**Exercise goal**. If a line of the records holds the word "whole", copy it out.

Saved data entries
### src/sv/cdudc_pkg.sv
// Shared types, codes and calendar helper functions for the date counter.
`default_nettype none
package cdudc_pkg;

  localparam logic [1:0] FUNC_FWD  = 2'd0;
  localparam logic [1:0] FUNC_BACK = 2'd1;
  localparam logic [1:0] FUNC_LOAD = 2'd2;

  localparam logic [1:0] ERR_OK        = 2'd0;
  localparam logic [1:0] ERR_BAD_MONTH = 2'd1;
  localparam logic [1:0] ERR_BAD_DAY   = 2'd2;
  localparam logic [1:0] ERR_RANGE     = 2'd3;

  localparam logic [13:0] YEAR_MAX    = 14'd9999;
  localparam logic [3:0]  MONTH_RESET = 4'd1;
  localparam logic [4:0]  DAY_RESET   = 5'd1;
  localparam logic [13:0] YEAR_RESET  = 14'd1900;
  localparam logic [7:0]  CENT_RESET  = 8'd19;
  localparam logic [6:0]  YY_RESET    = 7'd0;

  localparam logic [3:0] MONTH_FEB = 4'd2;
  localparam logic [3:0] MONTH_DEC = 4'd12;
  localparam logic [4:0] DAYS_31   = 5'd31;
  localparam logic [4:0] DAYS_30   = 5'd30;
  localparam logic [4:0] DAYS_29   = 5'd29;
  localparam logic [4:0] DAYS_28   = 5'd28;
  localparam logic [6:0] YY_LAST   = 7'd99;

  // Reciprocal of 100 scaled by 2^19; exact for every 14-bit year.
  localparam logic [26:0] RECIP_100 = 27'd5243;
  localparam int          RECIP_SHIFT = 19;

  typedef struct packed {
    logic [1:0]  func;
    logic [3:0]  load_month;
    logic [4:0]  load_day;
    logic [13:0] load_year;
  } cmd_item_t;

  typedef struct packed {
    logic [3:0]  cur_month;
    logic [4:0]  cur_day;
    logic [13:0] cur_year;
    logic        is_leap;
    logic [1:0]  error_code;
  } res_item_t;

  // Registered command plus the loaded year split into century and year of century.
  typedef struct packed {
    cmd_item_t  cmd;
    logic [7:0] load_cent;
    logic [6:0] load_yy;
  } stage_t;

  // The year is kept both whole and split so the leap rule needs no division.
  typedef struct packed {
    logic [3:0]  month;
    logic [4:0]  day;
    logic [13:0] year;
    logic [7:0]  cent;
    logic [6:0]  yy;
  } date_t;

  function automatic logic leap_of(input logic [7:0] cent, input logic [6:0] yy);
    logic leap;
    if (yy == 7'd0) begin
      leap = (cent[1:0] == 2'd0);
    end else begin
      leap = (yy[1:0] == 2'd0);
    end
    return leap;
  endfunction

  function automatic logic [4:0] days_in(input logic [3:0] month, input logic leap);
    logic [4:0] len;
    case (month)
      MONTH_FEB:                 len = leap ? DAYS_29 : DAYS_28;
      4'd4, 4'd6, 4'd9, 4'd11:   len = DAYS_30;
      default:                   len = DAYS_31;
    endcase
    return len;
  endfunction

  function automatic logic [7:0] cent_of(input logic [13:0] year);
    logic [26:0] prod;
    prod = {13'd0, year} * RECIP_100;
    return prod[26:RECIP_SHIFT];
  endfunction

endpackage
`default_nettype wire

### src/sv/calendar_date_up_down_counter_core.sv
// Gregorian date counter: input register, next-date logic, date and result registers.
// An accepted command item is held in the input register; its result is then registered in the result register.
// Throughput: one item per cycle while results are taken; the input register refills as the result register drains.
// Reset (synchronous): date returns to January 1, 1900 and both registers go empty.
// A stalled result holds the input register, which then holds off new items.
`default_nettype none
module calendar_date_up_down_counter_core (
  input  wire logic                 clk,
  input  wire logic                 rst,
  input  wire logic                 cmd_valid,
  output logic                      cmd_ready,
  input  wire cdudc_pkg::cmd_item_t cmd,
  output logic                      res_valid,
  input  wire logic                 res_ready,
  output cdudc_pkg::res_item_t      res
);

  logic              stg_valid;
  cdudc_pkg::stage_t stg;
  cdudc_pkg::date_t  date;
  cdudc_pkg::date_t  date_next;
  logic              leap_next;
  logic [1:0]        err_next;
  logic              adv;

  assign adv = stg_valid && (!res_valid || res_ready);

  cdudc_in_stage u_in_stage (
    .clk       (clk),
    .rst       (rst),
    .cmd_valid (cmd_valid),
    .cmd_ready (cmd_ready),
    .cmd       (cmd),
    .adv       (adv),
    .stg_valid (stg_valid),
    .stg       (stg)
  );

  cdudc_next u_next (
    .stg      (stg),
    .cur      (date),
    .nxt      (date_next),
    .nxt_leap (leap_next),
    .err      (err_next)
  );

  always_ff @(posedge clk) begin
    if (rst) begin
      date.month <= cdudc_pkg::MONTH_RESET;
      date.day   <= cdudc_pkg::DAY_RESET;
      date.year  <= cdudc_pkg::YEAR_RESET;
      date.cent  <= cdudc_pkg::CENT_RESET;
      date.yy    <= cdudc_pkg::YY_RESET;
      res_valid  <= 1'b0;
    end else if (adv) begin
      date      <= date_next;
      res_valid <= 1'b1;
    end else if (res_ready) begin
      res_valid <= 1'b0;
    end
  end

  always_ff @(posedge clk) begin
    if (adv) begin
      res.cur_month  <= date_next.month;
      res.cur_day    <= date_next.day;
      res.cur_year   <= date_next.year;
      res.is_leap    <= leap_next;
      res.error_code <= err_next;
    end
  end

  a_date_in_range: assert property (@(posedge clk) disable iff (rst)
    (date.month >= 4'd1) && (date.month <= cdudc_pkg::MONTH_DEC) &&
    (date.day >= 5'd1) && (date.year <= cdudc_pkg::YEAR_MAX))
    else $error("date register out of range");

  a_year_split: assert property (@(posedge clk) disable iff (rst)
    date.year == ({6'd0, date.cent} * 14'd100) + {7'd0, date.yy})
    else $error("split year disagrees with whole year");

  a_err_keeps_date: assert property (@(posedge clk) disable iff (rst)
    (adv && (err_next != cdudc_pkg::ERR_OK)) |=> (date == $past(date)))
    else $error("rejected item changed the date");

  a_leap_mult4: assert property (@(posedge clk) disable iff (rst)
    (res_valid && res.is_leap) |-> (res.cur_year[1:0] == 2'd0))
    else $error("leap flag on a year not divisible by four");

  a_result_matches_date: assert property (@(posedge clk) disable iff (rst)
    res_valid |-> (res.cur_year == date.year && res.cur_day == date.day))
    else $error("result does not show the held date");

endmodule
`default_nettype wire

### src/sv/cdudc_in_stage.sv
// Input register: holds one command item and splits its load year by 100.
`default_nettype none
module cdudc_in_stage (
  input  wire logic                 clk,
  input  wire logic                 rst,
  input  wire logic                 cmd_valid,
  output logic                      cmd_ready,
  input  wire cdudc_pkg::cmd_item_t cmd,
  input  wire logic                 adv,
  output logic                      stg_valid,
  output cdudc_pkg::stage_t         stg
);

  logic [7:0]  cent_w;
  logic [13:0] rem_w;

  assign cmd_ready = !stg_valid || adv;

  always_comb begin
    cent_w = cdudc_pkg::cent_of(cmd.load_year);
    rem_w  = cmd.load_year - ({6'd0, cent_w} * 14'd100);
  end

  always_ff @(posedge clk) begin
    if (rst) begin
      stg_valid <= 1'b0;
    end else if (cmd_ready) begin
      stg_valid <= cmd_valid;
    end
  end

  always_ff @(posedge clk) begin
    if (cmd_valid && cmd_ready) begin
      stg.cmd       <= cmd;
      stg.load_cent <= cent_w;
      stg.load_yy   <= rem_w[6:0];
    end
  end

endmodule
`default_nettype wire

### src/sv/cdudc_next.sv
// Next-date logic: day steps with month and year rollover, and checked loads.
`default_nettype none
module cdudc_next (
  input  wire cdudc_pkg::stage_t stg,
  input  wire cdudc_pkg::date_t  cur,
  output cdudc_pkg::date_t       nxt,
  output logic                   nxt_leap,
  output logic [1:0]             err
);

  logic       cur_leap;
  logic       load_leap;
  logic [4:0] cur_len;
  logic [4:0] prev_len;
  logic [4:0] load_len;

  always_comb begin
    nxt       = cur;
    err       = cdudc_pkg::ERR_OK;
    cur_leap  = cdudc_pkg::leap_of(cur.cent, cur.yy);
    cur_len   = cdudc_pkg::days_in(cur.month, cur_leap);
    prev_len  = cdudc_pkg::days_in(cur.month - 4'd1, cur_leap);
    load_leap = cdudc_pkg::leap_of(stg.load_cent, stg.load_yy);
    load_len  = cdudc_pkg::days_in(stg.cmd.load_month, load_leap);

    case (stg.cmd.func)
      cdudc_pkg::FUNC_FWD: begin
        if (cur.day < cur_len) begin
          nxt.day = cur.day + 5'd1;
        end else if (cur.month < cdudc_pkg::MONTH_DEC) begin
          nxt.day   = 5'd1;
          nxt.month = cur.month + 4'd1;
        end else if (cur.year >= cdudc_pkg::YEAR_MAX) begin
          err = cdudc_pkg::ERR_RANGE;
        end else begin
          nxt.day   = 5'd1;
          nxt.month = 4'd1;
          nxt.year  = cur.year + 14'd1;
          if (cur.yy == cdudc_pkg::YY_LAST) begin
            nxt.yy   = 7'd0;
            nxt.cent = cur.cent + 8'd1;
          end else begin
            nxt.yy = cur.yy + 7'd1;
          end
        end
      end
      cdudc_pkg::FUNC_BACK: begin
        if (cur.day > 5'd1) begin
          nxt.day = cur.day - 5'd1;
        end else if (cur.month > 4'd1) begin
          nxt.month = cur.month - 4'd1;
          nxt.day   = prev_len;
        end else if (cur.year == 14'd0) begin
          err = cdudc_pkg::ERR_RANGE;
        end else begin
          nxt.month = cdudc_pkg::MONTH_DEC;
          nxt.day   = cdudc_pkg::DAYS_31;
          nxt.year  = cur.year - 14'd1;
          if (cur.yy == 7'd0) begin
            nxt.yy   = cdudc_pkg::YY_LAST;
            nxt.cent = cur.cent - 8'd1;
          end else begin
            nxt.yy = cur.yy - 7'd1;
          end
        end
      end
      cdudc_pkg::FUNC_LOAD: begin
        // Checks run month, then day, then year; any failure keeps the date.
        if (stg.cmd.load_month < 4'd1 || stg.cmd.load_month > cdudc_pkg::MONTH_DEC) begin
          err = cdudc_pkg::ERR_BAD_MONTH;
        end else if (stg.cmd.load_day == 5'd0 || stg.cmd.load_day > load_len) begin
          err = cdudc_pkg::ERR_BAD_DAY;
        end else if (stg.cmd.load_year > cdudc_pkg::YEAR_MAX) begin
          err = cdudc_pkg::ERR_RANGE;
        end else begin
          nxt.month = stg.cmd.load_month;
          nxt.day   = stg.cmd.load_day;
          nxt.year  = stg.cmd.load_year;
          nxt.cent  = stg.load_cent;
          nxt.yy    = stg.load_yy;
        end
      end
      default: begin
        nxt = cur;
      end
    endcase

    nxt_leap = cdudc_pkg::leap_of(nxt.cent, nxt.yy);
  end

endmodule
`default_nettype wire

**Written solution**.
  // The year is kept both whole and split so the leap rule needs no division.
    else $error("split year disagrees with whole year");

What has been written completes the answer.